:: PROBLEM DESCRIPTION ::
Using the listing below, say how many lines have the string "about" in them, giving the number alone.
################
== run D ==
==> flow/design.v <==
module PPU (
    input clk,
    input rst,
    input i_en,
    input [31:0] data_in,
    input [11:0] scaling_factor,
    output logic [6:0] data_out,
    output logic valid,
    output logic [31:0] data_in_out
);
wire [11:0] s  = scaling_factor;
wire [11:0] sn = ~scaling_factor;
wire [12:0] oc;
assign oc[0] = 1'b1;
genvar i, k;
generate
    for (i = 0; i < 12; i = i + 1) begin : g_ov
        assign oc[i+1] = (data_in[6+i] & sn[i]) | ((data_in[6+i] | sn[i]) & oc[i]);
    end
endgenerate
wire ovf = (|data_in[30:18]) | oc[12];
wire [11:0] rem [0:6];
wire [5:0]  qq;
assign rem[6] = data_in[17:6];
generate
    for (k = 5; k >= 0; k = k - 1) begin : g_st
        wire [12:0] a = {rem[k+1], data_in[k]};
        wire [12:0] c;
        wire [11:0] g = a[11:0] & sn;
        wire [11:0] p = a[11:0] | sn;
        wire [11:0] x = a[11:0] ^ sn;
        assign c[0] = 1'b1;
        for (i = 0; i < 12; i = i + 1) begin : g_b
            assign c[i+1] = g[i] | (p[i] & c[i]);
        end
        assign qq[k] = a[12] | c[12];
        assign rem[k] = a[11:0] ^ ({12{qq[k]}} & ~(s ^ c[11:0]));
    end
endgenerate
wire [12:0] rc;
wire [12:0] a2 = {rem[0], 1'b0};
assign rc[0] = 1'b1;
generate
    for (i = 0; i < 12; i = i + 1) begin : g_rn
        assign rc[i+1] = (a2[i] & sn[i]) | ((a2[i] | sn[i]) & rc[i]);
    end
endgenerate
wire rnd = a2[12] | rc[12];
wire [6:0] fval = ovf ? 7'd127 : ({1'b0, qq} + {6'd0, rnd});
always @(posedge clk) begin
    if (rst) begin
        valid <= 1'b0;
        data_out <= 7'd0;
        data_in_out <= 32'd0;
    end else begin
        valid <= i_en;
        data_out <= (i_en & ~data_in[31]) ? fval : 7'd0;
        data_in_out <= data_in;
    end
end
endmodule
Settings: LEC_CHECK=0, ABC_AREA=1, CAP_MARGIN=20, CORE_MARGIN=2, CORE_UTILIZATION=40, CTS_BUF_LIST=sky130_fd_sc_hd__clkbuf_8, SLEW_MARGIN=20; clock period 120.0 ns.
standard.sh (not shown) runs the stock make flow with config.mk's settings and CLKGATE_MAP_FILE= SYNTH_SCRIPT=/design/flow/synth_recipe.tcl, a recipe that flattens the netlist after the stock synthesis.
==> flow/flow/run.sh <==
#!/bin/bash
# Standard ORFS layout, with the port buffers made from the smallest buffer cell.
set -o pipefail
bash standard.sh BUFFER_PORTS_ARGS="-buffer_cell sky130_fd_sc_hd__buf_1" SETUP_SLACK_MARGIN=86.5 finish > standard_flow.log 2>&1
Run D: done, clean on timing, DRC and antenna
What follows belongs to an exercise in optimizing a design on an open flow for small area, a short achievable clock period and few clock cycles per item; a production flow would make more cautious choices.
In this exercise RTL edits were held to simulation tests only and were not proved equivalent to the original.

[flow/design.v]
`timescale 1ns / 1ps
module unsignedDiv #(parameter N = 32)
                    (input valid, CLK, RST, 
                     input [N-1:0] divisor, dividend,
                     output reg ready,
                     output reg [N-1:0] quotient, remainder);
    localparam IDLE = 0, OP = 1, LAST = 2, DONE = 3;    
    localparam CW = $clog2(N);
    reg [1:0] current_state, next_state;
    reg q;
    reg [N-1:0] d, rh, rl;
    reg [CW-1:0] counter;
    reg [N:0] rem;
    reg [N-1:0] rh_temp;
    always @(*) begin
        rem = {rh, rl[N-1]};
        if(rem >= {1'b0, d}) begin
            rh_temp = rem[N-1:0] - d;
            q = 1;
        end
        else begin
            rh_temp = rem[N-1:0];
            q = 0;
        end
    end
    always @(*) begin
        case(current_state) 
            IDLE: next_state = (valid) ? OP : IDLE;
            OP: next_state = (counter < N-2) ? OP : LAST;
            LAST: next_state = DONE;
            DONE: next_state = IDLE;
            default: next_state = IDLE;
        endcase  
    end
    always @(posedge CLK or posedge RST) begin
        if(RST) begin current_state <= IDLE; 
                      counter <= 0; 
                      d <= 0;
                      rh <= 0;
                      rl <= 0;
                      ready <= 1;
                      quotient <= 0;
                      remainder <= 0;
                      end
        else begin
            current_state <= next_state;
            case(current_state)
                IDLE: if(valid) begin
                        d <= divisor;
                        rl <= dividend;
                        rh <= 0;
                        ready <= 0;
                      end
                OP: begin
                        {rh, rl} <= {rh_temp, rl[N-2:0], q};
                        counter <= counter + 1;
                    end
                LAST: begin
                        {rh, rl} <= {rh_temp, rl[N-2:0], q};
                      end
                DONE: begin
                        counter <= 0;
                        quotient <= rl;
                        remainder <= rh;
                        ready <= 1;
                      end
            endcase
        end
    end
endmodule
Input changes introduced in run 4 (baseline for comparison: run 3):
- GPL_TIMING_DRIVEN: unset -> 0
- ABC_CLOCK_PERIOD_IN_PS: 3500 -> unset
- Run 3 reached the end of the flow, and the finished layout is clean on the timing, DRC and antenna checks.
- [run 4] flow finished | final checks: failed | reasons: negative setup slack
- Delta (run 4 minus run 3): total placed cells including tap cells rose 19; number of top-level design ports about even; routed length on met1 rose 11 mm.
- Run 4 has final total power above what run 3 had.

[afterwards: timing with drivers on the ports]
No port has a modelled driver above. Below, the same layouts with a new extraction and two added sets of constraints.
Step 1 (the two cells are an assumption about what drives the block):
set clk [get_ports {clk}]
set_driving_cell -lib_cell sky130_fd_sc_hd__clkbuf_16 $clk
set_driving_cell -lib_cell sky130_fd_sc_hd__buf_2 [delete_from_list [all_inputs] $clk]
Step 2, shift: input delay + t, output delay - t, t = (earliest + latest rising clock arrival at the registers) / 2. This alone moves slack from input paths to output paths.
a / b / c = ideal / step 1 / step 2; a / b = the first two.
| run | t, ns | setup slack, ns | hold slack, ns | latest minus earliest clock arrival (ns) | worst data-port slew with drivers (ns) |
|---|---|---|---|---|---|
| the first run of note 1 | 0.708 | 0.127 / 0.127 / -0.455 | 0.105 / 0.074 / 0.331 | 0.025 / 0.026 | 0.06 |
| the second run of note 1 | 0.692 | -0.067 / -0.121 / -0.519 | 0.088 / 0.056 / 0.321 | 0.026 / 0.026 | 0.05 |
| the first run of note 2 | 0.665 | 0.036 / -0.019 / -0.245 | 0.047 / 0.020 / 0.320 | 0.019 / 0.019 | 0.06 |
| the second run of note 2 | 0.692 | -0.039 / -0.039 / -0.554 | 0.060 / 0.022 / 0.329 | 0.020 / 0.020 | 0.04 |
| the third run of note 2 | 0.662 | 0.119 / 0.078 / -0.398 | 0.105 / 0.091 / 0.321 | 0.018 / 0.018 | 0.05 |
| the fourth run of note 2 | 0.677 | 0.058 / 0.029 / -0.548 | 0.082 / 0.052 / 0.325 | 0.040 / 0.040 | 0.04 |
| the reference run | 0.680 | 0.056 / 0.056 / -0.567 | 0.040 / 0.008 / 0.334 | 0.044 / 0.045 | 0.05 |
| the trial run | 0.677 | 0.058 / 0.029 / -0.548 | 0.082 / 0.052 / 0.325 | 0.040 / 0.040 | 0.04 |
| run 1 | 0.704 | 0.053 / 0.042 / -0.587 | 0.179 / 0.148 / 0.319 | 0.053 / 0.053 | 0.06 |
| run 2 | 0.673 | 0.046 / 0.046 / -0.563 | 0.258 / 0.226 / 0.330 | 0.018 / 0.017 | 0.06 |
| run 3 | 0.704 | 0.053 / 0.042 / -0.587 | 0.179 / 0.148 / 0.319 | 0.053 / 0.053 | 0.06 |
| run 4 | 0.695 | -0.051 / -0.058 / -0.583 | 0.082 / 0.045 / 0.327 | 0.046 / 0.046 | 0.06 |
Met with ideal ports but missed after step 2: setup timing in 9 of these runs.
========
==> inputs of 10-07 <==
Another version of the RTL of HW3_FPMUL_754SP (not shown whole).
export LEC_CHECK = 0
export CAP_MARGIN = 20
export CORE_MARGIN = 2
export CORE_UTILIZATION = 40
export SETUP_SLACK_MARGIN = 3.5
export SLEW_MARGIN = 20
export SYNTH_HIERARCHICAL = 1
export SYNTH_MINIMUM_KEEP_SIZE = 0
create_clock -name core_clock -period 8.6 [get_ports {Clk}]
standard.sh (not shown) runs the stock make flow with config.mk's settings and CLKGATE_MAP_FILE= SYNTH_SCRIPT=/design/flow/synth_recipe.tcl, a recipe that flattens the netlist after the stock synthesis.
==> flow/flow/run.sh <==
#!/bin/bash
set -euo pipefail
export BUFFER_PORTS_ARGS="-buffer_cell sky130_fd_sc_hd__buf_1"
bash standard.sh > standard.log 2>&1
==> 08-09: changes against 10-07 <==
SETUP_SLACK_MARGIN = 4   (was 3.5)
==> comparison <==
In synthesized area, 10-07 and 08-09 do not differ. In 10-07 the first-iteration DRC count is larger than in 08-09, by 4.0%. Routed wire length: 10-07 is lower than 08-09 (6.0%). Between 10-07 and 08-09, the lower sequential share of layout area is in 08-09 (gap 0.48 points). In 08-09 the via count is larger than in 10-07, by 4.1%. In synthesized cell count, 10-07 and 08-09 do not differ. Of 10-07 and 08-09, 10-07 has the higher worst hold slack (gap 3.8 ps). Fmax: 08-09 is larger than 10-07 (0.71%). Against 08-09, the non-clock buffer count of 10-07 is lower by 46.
################
:: FINISHED EXERCISE ::
2